Collected data
.....
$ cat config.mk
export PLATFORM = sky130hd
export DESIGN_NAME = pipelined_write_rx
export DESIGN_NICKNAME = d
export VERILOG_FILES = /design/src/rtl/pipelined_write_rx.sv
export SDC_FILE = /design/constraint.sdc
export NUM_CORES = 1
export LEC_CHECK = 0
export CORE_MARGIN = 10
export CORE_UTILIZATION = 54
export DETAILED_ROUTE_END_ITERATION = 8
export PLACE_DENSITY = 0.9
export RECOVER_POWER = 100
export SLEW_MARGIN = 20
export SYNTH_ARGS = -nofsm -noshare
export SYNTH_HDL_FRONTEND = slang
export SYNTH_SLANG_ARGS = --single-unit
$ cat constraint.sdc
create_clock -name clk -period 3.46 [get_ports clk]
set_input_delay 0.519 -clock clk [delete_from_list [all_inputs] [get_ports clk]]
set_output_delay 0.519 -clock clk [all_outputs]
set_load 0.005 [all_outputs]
.....
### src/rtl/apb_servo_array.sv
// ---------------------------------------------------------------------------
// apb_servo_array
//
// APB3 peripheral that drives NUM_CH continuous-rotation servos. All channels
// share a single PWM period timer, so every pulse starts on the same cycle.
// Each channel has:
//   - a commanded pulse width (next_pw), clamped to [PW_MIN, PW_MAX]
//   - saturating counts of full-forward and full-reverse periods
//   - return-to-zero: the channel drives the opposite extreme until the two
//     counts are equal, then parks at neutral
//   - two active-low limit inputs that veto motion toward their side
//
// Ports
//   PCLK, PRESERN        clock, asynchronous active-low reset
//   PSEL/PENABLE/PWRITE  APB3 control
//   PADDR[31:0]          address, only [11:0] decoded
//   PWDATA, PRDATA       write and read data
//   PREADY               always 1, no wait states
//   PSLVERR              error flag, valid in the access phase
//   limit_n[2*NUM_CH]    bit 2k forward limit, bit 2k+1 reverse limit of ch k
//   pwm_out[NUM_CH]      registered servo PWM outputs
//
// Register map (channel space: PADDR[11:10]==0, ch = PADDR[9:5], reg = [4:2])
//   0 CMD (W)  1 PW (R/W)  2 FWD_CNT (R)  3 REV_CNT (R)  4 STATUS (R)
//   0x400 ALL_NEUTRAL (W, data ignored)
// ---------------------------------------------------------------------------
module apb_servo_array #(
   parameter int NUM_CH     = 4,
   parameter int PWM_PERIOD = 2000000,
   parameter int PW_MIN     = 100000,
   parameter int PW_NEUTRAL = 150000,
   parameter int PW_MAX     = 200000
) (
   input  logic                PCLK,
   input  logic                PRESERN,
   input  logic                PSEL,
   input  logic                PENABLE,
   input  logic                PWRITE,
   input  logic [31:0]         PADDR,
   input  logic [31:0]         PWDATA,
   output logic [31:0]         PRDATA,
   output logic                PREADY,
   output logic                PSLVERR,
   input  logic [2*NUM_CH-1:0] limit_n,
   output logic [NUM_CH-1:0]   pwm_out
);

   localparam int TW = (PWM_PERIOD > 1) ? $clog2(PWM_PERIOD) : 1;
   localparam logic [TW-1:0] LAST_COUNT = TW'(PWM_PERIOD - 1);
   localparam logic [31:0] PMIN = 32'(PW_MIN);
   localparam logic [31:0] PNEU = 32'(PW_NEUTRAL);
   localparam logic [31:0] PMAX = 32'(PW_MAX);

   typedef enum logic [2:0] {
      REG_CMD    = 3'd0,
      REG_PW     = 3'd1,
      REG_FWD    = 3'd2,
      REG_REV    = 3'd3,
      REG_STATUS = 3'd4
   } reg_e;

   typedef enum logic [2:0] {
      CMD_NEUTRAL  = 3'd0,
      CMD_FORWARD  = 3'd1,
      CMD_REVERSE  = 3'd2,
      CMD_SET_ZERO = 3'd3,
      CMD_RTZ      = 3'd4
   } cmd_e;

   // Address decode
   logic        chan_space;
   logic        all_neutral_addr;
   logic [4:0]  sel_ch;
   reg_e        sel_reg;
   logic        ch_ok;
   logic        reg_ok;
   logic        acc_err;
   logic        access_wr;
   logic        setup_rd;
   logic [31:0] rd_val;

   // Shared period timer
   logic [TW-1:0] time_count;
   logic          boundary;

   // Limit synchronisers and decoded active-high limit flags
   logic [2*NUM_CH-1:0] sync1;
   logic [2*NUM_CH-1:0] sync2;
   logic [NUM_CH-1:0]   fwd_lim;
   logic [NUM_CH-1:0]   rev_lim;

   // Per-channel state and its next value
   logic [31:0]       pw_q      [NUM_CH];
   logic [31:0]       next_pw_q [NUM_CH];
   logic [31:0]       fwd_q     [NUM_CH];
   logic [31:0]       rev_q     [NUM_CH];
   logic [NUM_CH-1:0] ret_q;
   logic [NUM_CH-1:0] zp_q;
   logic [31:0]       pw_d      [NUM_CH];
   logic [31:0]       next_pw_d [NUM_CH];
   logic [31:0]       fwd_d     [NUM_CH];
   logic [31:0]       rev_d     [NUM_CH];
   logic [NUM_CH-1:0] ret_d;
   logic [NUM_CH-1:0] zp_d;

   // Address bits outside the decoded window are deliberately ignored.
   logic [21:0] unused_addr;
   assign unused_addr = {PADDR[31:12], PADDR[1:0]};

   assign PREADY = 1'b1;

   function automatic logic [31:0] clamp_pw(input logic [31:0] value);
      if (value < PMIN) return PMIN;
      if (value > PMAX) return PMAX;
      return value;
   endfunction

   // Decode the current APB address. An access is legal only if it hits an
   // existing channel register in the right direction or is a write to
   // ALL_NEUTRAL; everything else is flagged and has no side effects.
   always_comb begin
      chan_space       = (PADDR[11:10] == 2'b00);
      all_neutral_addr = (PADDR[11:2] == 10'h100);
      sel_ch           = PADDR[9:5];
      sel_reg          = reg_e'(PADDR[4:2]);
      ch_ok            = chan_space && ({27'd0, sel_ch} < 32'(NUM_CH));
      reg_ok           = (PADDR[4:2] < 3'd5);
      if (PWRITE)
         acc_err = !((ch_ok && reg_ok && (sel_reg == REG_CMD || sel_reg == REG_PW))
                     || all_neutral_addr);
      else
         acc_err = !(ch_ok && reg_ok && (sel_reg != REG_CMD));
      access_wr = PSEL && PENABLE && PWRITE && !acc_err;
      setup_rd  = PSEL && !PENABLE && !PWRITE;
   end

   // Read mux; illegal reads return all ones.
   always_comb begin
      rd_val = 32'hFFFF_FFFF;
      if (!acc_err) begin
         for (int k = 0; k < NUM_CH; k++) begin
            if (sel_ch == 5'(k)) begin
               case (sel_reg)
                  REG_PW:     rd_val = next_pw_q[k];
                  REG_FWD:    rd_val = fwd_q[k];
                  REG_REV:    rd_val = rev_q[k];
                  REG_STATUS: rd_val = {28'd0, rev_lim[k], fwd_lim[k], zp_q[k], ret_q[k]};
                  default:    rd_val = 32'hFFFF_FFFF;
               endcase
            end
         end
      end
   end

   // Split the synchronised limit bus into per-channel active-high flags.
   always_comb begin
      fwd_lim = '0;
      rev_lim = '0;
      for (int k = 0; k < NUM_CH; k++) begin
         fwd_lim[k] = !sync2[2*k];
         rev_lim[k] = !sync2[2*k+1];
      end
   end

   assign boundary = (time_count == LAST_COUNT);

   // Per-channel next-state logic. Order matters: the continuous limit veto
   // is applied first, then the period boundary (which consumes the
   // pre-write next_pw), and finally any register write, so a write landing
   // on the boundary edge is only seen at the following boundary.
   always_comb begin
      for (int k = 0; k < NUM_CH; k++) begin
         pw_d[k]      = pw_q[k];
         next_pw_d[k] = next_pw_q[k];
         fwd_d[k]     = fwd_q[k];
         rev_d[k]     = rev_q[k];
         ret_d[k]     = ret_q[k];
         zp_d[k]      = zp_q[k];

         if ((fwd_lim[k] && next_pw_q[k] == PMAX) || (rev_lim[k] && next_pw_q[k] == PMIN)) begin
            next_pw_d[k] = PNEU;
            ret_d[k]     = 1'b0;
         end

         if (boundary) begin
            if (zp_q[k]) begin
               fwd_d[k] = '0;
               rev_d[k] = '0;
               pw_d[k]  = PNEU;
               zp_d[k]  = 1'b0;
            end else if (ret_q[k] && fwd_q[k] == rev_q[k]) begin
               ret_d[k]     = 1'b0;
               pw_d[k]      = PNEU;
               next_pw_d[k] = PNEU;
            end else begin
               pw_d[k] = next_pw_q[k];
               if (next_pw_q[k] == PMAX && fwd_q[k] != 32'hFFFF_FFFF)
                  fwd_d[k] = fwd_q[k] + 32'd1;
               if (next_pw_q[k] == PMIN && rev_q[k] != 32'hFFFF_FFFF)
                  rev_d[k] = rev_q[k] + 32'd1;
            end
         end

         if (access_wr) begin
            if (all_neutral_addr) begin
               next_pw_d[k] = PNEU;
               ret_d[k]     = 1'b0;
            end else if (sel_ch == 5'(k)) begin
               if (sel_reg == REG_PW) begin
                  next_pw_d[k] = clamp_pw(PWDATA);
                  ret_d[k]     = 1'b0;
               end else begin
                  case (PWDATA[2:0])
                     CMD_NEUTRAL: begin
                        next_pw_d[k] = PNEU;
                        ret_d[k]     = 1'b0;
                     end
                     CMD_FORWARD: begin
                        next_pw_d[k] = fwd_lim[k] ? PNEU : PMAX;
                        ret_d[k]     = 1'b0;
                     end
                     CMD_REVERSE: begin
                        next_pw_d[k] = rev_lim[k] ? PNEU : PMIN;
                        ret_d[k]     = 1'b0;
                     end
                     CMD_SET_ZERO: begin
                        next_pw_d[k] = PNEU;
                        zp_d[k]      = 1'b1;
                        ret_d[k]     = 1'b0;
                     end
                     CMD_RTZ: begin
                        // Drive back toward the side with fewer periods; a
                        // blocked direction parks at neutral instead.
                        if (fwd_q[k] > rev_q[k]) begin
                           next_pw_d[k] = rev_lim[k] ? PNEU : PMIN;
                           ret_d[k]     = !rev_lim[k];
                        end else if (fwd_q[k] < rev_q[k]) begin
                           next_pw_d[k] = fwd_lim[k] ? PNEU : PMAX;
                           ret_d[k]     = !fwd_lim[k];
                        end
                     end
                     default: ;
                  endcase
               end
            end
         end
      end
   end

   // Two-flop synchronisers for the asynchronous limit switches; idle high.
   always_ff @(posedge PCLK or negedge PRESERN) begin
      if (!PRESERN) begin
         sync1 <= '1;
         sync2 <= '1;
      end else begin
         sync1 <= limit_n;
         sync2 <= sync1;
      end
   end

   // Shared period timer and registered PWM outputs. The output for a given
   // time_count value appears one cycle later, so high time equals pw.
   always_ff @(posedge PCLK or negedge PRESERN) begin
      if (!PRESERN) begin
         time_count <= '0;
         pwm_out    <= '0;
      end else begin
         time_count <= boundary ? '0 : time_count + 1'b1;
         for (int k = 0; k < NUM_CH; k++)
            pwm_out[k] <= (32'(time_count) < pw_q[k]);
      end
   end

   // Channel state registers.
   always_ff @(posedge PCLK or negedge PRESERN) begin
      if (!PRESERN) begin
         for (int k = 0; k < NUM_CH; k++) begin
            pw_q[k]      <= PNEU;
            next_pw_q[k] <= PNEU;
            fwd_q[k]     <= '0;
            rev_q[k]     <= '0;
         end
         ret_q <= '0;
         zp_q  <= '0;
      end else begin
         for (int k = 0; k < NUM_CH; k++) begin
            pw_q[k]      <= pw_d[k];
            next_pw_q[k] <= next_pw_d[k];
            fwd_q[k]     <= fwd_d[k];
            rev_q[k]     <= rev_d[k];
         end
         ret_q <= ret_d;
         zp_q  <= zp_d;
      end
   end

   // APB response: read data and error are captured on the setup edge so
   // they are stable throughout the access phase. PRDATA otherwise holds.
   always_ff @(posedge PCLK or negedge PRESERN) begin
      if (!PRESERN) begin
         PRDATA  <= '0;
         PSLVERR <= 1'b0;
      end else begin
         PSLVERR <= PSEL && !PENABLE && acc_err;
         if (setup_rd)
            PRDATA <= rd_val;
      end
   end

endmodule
.....
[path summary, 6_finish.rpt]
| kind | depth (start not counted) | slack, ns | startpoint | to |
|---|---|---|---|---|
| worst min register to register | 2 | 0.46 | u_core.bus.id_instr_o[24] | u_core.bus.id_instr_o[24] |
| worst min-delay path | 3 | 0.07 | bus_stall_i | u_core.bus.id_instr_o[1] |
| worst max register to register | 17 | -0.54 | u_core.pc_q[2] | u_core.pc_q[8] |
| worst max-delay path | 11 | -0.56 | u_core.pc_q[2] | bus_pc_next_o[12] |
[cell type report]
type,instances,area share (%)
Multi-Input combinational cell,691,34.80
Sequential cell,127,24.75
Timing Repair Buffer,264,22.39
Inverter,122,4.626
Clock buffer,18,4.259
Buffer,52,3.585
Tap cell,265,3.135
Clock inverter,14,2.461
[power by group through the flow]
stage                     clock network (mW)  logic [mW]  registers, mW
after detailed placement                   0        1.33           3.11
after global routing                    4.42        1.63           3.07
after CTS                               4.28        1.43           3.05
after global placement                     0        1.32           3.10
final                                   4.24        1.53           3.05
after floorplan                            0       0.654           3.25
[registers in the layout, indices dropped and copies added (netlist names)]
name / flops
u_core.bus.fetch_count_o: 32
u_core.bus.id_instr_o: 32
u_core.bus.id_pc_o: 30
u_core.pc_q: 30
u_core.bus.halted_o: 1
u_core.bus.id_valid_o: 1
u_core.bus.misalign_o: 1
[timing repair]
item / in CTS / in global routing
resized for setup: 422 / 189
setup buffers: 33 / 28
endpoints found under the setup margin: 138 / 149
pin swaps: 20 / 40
.....
**Instructions for the task**
The required output is the stretch of entries above from the line containing "[path summary, 6_finish.rpt]" through the line containing "u_core.bus.halted_o: 1", reproduced exactly.

**Exercise response**
[path summary, 6_finish.rpt]
| kind | depth (start not counted) | slack, ns | startpoint | to |
|---|---|---|---|---|
| worst min register to register | 2 | 0.46 | u_core.bus.id_instr_o[24] | u_core.bus.id_instr_o[24] |
| worst min-delay path | 3 | 0.07 | bus_stall_i | u_core.bus.id_instr_o[1] |
| worst max register to register | 17 | -0.54 | u_core.pc_q[2] | u_core.pc_q[8] |
| worst max-delay path | 11 | -0.56 | u_core.pc_q[2] | bus_pc_next_o[12] |
[cell type report]
type,instances,area share (%)
Multi-Input combinational cell,691,34.80
Sequential cell,127,24.75
Timing Repair Buffer,264,22.39
Inverter,122,4.626
Clock buffer,18,4.259
Buffer,52,3.585
Tap cell,265,3.135
Clock inverter,14,2.461
[power by group through the flow]
stage                     clock network (mW)  logic [mW]  registers, mW
after detailed placement                   0        1.33           3.11
after global routing                    4.42        1.63           3.07
after CTS                               4.28        1.43           3.05
after global placement                     0        1.32           3.10
final                                   4.24        1.53           3.05
after floorplan                            0       0.654           3.25
[registers in the layout, indices dropped and copies added (netlist names)]
name / flops
u_core.bus.fetch_count_o: 32
u_core.bus.id_instr_o: 32
u_core.bus.id_pc_o: 30
u_core.pc_q: 30
u_core.bus.halted_o: 1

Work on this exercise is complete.